> _WORK TO BE COMPLETED_
Please find every line in the records below that contains the word "routed", and copy it.

> _TASK INPUTS_
#####
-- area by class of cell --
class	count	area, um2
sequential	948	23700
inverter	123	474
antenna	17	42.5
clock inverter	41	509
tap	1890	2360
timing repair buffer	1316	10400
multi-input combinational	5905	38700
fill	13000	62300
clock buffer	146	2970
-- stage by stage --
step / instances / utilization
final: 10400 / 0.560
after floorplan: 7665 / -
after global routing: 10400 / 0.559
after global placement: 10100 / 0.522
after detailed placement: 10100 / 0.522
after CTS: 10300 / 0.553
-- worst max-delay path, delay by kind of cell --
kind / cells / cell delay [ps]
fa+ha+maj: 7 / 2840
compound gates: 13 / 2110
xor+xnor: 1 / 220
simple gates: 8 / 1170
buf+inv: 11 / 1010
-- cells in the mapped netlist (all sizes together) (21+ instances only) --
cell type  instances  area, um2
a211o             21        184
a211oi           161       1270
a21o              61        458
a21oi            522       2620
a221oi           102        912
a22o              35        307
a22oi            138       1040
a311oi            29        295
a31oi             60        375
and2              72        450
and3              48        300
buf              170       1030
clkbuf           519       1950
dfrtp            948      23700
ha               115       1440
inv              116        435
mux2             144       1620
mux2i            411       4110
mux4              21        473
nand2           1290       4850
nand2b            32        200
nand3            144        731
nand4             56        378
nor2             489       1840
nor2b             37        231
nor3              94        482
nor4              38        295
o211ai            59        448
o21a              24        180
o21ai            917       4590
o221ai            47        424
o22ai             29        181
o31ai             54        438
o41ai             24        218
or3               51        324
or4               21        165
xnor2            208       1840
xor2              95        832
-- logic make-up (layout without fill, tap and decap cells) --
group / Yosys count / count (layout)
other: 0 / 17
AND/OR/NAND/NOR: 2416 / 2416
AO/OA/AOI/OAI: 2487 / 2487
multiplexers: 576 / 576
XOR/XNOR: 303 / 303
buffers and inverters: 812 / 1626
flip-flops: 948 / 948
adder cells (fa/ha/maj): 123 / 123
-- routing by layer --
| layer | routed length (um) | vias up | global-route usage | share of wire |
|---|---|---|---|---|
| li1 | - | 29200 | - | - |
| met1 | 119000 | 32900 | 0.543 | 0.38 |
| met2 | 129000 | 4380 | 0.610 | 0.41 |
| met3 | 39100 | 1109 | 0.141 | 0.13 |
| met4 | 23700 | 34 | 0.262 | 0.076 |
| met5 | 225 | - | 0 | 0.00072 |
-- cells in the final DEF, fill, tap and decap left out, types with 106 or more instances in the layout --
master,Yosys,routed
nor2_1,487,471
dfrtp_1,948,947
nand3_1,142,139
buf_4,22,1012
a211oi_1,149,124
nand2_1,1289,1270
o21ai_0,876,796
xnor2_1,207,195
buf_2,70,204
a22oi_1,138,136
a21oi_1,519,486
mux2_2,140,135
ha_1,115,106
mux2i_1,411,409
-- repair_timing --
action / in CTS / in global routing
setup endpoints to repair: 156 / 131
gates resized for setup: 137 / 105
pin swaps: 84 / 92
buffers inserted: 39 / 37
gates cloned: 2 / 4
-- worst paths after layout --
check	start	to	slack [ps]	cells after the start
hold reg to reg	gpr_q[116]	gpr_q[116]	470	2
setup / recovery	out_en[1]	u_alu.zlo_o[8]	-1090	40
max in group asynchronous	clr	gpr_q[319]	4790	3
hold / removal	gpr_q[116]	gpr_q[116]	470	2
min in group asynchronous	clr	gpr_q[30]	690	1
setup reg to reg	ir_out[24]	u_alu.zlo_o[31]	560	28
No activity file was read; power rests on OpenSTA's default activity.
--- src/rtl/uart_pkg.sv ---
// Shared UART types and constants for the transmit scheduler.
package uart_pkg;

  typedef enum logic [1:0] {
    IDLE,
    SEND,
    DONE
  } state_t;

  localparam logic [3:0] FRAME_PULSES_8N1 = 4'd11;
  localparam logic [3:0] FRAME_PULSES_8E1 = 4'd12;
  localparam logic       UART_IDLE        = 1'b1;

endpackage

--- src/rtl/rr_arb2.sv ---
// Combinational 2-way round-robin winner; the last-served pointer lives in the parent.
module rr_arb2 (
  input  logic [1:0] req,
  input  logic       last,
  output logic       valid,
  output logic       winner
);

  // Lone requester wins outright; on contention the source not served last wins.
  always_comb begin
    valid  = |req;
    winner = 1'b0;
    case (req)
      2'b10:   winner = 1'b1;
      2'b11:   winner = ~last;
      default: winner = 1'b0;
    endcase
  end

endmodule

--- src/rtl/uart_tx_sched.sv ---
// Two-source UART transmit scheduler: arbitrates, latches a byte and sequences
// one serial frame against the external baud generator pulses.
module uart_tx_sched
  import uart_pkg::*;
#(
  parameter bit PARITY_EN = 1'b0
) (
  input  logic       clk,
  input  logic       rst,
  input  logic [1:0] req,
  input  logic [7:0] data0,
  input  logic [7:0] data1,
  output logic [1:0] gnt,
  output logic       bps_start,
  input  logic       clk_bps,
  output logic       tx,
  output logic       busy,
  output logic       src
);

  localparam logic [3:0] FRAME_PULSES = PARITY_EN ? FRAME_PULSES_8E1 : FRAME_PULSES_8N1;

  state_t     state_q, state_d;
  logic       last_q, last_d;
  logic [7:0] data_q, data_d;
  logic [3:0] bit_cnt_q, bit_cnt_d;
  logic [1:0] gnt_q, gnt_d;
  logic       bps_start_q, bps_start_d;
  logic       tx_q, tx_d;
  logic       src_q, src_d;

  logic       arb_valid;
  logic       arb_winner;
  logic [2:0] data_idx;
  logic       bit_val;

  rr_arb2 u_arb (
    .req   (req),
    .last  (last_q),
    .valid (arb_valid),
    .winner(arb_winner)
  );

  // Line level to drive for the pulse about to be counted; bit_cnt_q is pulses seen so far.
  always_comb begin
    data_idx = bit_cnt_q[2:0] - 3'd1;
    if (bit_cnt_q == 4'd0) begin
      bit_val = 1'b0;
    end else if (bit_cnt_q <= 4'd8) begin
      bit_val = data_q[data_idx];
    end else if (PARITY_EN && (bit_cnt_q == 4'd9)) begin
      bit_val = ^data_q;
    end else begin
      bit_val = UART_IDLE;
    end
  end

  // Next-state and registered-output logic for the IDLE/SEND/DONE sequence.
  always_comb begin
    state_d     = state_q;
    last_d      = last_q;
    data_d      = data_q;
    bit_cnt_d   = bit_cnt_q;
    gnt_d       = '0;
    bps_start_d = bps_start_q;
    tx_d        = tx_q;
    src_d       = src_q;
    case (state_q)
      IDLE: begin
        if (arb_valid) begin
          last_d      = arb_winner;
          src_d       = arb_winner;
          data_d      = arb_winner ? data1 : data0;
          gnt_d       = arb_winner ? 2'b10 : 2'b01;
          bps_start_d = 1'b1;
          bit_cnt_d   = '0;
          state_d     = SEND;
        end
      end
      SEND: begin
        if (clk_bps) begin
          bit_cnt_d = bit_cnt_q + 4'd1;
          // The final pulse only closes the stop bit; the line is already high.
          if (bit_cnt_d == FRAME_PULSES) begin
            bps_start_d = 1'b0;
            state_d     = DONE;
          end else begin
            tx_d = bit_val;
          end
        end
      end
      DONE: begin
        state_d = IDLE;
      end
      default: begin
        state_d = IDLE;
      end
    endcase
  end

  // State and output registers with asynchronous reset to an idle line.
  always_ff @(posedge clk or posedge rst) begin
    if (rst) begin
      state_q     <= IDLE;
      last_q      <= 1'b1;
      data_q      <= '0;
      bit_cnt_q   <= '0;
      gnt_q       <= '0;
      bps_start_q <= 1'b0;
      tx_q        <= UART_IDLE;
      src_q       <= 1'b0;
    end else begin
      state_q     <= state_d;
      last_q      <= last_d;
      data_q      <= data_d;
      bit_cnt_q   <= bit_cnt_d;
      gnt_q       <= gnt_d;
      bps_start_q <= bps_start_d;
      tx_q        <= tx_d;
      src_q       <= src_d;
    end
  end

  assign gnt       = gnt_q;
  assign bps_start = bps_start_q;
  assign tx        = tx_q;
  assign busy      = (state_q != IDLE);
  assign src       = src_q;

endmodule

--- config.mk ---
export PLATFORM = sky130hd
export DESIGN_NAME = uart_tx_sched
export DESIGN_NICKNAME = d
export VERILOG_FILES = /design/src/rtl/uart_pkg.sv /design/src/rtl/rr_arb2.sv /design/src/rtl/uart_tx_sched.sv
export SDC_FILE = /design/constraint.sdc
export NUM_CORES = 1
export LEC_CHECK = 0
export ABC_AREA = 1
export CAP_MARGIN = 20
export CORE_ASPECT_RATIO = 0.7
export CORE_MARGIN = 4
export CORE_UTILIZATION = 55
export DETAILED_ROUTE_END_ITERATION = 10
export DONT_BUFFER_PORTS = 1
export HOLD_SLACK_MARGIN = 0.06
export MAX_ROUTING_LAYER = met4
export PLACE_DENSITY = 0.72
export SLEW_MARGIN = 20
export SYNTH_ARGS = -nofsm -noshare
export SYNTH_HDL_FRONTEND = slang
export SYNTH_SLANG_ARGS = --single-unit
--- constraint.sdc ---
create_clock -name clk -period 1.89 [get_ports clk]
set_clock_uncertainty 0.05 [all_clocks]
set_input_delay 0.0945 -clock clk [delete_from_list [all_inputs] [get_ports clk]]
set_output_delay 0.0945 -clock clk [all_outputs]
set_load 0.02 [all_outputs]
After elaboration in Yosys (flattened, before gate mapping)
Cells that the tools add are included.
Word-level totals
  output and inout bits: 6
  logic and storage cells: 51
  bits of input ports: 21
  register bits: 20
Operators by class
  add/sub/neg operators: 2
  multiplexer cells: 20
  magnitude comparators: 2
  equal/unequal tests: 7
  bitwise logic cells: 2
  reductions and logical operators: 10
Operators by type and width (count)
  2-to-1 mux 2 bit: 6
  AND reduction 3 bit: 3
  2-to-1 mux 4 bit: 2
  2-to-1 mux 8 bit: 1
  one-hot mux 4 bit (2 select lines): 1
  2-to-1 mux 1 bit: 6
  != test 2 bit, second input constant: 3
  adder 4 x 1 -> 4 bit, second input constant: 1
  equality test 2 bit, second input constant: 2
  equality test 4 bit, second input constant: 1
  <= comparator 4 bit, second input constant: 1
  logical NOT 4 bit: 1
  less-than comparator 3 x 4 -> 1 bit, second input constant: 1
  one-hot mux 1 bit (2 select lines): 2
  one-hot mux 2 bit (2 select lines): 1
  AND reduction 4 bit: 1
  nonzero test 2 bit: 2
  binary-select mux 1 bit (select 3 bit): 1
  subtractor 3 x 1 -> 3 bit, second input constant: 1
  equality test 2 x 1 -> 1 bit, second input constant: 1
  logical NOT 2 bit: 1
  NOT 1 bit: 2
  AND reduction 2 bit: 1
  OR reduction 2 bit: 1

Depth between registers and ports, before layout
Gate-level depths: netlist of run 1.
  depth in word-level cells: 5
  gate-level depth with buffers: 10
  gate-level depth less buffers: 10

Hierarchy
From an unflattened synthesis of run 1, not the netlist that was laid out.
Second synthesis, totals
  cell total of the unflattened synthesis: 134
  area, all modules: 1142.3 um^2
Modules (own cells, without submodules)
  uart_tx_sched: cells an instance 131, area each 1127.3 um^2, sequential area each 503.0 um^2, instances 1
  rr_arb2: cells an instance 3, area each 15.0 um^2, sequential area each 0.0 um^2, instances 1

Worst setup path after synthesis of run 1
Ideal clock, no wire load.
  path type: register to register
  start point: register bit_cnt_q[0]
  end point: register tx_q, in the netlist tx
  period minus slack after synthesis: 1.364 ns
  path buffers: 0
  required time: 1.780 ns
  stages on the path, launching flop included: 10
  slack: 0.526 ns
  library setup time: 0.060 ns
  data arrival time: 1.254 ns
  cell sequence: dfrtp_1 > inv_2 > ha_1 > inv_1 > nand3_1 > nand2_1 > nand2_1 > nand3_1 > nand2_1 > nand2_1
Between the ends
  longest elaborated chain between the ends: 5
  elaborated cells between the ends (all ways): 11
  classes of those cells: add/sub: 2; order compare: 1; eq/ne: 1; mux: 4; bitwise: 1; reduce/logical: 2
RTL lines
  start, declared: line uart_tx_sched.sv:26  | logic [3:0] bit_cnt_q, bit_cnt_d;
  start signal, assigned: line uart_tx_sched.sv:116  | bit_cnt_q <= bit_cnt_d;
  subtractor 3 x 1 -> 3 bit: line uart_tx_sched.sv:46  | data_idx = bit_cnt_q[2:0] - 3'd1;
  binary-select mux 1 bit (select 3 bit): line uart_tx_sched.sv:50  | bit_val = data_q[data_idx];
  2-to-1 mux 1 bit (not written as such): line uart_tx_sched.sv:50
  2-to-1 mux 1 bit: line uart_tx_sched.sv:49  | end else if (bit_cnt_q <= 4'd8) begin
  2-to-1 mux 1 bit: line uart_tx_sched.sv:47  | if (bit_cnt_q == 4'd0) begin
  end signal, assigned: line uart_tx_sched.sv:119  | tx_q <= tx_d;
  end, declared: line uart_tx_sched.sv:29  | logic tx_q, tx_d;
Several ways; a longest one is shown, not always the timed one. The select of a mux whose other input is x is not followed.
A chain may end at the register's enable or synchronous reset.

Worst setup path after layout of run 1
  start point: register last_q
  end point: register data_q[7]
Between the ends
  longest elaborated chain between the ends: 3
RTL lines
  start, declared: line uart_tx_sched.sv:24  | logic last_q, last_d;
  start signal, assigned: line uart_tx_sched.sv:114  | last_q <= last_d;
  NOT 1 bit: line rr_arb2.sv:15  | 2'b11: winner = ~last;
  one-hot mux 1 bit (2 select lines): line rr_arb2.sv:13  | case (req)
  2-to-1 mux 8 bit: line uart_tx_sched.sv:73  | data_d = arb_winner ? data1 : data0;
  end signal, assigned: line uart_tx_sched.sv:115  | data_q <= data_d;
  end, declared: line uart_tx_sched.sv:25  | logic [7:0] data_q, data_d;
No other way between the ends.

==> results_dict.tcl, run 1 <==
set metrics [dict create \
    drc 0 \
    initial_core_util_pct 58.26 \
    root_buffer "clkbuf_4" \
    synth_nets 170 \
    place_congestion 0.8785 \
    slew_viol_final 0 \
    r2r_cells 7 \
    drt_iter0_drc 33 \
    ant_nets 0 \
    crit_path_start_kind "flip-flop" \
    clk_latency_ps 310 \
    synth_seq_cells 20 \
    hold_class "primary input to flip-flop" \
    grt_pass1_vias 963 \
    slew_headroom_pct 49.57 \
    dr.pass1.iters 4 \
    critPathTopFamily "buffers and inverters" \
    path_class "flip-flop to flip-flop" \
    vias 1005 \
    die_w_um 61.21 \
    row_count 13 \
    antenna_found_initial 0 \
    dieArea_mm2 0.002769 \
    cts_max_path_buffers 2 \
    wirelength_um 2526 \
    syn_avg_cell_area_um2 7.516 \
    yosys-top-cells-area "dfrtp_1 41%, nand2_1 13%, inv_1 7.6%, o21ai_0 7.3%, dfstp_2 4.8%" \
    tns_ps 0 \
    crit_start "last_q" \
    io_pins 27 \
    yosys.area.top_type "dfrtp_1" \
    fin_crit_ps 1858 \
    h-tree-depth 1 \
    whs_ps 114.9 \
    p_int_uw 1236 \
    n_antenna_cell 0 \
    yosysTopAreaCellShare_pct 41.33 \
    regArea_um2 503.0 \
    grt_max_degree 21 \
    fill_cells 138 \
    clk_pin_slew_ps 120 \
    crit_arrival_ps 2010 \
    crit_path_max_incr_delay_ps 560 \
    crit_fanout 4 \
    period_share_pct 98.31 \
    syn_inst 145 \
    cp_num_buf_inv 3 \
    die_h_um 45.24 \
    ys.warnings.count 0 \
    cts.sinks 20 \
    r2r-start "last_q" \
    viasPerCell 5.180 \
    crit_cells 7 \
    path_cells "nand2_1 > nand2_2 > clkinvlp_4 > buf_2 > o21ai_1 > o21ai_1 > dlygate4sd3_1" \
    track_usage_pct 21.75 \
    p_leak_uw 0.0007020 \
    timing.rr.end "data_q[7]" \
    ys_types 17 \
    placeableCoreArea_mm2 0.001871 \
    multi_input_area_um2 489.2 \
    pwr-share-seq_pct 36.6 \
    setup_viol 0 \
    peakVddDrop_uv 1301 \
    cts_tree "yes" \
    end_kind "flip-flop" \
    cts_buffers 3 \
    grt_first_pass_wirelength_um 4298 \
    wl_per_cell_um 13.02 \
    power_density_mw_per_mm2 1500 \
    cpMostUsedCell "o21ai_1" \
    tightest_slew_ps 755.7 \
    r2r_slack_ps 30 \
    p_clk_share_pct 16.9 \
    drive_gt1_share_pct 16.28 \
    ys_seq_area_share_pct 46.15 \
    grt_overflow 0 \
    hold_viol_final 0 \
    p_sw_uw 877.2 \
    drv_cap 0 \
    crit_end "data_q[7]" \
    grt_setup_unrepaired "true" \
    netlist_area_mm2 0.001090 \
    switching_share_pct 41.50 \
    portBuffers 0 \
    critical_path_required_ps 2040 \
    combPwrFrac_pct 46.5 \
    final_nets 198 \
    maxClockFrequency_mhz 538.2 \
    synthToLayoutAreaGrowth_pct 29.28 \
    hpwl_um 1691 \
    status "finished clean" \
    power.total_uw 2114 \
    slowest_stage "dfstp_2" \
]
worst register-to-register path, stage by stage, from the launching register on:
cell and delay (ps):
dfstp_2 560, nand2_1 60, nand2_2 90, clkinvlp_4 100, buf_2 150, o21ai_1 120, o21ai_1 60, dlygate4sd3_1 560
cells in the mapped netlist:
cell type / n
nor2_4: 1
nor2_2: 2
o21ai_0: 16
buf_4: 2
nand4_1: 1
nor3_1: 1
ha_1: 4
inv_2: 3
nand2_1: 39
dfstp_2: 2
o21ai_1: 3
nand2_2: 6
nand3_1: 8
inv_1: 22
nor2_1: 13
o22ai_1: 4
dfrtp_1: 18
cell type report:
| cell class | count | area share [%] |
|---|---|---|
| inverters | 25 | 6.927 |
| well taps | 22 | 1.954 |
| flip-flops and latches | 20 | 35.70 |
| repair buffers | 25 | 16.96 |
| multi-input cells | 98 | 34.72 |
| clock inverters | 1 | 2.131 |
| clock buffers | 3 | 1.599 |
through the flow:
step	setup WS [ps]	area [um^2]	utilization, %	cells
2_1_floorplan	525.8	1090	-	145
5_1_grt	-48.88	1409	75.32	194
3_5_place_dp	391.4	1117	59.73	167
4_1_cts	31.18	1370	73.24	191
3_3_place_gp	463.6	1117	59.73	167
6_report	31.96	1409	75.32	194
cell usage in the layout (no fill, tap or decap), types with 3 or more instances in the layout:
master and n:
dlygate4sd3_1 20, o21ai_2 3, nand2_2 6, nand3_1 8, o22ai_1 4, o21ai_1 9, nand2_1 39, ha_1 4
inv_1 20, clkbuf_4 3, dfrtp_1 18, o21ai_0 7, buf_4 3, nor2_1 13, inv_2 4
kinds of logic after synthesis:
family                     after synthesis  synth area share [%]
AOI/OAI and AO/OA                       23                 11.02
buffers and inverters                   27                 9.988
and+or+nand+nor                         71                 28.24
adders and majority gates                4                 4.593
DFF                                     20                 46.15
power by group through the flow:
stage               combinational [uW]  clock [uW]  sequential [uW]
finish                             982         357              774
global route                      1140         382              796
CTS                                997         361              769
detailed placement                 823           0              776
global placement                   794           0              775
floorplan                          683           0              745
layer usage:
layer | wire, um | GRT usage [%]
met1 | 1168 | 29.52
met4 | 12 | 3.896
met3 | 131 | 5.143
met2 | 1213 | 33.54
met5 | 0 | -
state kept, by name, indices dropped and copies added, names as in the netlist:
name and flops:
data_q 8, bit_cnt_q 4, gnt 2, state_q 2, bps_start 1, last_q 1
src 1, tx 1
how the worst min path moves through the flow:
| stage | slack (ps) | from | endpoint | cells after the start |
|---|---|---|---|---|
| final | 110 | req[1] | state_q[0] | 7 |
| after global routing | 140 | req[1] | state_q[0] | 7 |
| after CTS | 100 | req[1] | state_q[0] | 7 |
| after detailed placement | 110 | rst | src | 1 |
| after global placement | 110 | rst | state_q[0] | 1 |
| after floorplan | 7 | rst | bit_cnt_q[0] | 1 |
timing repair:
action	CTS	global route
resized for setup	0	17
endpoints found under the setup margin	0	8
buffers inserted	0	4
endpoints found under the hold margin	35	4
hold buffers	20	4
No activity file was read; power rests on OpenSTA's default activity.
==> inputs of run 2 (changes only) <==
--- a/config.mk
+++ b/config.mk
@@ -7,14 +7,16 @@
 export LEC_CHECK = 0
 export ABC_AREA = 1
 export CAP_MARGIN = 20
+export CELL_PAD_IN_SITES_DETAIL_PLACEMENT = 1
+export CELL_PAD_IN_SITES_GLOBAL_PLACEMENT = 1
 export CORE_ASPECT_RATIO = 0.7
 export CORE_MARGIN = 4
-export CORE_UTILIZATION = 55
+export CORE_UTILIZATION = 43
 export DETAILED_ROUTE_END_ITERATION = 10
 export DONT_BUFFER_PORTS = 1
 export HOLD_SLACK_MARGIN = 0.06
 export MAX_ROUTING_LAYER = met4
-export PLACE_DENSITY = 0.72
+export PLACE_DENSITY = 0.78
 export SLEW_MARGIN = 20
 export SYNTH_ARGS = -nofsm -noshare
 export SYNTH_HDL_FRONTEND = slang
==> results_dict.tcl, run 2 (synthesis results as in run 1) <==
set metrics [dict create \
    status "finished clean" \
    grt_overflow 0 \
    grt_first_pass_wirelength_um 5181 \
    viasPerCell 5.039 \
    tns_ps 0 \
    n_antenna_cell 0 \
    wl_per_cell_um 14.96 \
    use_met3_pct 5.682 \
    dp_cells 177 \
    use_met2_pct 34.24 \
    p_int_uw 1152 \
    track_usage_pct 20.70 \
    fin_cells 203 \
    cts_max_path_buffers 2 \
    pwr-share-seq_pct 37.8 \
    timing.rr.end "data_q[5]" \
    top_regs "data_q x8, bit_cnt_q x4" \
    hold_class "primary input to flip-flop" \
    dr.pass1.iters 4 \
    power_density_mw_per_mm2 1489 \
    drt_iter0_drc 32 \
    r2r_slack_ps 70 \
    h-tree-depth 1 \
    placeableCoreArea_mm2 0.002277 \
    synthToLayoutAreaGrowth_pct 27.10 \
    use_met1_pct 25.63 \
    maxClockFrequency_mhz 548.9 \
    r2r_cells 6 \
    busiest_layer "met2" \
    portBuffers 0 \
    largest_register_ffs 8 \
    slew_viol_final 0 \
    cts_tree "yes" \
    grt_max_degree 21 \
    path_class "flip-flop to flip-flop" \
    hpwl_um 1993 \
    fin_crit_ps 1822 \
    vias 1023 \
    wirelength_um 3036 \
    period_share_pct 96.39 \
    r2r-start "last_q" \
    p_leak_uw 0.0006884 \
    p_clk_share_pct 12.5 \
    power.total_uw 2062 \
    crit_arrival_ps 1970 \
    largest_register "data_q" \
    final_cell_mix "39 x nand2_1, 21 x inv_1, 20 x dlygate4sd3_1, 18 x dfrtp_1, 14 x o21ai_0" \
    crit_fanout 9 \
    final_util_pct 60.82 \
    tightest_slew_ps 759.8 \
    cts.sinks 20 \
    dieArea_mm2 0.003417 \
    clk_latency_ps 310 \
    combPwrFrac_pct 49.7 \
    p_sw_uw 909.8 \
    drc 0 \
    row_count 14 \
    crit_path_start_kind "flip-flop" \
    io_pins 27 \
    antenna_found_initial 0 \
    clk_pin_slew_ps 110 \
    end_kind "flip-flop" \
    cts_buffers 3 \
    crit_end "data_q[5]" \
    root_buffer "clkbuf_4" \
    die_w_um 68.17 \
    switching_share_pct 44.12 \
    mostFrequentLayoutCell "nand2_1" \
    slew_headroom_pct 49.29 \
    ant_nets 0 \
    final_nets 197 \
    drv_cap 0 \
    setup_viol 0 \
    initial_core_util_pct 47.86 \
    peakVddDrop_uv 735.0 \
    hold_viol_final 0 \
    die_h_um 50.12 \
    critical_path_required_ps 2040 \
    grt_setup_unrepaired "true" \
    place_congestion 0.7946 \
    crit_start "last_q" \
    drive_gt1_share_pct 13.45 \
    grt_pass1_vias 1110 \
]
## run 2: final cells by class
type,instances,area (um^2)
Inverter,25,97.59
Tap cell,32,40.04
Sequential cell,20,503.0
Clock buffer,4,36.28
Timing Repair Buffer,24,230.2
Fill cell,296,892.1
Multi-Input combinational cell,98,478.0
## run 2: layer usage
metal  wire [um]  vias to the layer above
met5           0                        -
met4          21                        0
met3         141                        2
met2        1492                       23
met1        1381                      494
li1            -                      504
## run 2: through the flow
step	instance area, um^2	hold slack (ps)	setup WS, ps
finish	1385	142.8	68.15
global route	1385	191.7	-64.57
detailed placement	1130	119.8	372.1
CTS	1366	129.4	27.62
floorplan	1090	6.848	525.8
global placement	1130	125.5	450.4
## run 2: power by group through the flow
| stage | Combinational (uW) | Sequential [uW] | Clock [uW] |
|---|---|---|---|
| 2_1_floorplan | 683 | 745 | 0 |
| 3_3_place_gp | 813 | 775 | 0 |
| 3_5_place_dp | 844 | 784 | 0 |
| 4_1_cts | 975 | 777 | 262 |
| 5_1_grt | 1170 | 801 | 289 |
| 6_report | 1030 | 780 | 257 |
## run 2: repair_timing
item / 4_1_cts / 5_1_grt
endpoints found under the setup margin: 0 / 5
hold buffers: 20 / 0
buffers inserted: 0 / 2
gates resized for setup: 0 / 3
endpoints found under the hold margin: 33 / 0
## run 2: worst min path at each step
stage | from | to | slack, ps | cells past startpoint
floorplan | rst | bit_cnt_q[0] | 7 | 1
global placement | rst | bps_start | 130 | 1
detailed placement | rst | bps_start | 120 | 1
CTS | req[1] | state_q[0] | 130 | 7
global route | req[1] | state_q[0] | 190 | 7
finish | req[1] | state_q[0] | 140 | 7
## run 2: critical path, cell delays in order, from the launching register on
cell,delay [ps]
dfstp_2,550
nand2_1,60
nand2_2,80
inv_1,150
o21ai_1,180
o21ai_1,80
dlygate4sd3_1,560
#####
> _REPLY TO THE TASK_
| layer | routed length (um) | vias up | global-route usage | share of wire |
master,Yosys,routed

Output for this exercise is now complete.